Internacional, 4 de septiembre de 2026.- La prohibición de libros en escuelas públicas de Estados Unidos ha alcanzado niveles sin precedentes, limitando el acceso de niños a diversas historias y perspectivas. Según la Asociación de Bibliotecas de EE.UU. (ALA), en 2025 se censuraron 6,588 libros, un aumento drástico frente al promedio anual de 70 entre 2001 y 2020.
Nicole, madre de cuatro hijos en Florida, constató que títulos desaparecían de las bibliotecas escolares desde hace cinco años. Ante la imposibilidad de que sus hijos accedieran a ciertos libros, ella decidió comprárselos, aunque reconoce que muchas familias no tienen esa opción económica. “Hay comunidades que son desiertos de libros”, afirma.
Este fenómeno se ha intensificado con la aprobación de leyes estatales y federales que restringen el acceso a materiales considerados inapropiados. Gianmarco Antosca, de la Coalición Nacional contra la Censura, explica que la prohibición ha trascendido las escuelas y ahora involucra legislaturas estatales y federales, con listas de libros prohibidos en estados como Utah y Carolina del Sur.
Impacto y proceso de prohibición de libros en EE.UU.
El proceso para retirar un libro suele iniciarse con una objeción de padres o ciudadanos ante autoridades educativas locales. Sin embargo, en casos como el condado de Hillsborough, Florida, funcionarios estatales presionaron para retirar libros sin seguir el procedimiento habitual. Allí se prohibieron 59 títulos, incluyendo obras como “Homegoing” y “Choque de Reyes”.
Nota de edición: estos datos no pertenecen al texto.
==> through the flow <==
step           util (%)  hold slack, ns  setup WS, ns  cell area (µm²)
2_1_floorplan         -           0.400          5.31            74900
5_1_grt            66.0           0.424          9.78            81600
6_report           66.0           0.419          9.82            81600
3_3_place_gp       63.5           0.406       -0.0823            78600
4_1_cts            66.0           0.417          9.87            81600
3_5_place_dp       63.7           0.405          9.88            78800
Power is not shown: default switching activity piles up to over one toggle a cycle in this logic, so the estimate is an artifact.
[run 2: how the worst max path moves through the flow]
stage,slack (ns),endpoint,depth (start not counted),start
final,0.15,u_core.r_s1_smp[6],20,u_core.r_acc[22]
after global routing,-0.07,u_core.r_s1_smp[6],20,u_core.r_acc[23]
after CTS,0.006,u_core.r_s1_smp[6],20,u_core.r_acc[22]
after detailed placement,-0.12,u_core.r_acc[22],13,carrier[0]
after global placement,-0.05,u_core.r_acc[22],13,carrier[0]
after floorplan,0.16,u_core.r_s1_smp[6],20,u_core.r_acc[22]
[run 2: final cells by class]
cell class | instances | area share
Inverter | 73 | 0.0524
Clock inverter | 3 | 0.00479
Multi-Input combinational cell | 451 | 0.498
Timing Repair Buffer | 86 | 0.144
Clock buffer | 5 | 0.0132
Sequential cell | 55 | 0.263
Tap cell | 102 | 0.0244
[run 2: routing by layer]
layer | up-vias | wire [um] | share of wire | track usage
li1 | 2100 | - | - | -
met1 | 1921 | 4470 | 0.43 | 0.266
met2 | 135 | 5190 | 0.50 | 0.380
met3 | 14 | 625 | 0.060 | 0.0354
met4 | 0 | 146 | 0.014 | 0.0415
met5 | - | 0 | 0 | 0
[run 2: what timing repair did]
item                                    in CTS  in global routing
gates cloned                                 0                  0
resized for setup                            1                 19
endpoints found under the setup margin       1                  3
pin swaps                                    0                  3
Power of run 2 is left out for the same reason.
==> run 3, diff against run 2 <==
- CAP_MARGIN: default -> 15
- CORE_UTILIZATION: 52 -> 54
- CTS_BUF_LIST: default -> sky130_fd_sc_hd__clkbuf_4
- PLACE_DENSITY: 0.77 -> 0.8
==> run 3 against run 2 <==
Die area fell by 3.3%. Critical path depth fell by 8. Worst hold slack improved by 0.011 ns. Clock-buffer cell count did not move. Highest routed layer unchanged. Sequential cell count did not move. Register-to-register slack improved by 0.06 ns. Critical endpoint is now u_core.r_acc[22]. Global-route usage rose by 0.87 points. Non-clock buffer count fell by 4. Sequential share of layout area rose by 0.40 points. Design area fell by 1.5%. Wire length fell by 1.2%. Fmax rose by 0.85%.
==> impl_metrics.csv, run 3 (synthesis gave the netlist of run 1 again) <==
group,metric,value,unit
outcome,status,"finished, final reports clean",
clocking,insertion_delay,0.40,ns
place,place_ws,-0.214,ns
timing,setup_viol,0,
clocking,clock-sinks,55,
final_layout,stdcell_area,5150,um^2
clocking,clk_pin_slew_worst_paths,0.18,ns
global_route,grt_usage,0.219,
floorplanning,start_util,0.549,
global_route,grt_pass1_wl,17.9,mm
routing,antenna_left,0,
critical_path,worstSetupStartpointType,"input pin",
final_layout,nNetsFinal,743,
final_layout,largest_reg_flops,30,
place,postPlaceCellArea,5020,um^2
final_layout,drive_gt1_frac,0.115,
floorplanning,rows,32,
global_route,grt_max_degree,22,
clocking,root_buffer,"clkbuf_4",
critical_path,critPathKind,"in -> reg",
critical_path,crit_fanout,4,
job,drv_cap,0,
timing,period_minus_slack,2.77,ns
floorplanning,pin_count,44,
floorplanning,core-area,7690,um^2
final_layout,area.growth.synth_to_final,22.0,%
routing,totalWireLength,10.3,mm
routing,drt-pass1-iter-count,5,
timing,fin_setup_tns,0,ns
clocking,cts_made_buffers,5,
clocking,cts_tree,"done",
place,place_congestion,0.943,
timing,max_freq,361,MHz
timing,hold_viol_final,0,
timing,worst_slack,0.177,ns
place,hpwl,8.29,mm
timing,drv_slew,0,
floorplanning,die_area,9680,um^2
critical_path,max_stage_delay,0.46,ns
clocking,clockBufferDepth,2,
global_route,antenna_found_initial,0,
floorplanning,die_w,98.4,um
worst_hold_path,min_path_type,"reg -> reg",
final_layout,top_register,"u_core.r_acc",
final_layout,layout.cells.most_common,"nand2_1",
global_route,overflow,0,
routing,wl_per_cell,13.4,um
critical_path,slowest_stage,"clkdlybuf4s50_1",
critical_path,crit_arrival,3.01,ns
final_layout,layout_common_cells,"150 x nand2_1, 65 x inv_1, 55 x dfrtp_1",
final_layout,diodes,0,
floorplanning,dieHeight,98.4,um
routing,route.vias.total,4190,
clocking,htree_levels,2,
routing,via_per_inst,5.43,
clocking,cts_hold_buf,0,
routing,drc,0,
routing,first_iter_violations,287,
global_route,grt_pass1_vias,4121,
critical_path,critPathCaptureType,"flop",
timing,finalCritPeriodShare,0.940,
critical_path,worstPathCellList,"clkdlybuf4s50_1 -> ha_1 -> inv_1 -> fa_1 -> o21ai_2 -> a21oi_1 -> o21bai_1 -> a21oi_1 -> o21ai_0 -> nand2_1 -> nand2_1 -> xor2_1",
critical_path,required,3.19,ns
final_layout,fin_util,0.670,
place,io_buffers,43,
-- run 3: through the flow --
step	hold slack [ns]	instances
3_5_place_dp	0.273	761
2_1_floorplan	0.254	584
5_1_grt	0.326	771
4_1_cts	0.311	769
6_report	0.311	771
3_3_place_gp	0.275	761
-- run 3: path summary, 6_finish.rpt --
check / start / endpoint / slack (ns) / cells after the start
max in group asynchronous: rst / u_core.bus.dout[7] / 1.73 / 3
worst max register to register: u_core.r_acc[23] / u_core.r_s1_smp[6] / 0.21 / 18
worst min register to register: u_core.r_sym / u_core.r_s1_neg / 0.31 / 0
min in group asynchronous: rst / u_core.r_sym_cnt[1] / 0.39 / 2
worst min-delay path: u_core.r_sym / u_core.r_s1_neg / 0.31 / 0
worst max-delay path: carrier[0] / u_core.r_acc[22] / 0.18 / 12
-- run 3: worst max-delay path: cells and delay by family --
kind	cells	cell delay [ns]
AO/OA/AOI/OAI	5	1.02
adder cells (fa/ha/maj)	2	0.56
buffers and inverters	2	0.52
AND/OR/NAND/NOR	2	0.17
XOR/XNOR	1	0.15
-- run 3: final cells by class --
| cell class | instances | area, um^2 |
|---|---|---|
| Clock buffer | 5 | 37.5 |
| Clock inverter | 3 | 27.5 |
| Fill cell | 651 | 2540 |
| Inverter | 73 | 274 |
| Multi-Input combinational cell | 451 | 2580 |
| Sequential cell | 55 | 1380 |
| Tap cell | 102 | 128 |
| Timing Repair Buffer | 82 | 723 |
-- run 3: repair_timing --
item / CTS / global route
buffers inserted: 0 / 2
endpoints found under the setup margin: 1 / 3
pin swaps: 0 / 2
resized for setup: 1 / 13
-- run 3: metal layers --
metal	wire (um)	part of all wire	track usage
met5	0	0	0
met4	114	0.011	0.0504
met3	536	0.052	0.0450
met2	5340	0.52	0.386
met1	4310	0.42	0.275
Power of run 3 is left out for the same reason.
Este contexto ha generado un efecto inhibidor entre educadores y bibliotecarios, quienes prefieren retirar libros para evitar conflictos o investigaciones. Un 39% de los libros objetados en 2025 contenían historias de personas LGBT+ o temas de género y raza, lo que evidencia una censura desproporcionada hacia estas temáticas.
Debate sobre derechos parentales y libertad de lectura
Organizaciones como Moms for Liberty defienden la prohibición argumentando la protección de los niños frente a contenidos sexuales o ideológicos. Sin embargo, críticos como Nicole señalan que estas medidas afectan a todos los estudiantes y limitan la diversidad de ideas en las escuelas.
Expertos y activistas advierten que la censura no solo restringe el acceso a libros, sino que también debilita la libertad de expresión y el desarrollo crítico de los estudiantes. Según PEN America, la misión educativa debería preparar a los jóvenes para enfrentar distintas ideas, no aislarlos hasta la mayoría de edad.
El debate continúa mientras en el Congreso de EE.UU. se discute un proyecto que podría retirar fondos a escuelas que promuevan libros con contenido sexual para menores. La prohibición de libros en las escuelas públicas sigue siendo un tema polémico con impacto directo en la educación y la cultura en Estados Unidos.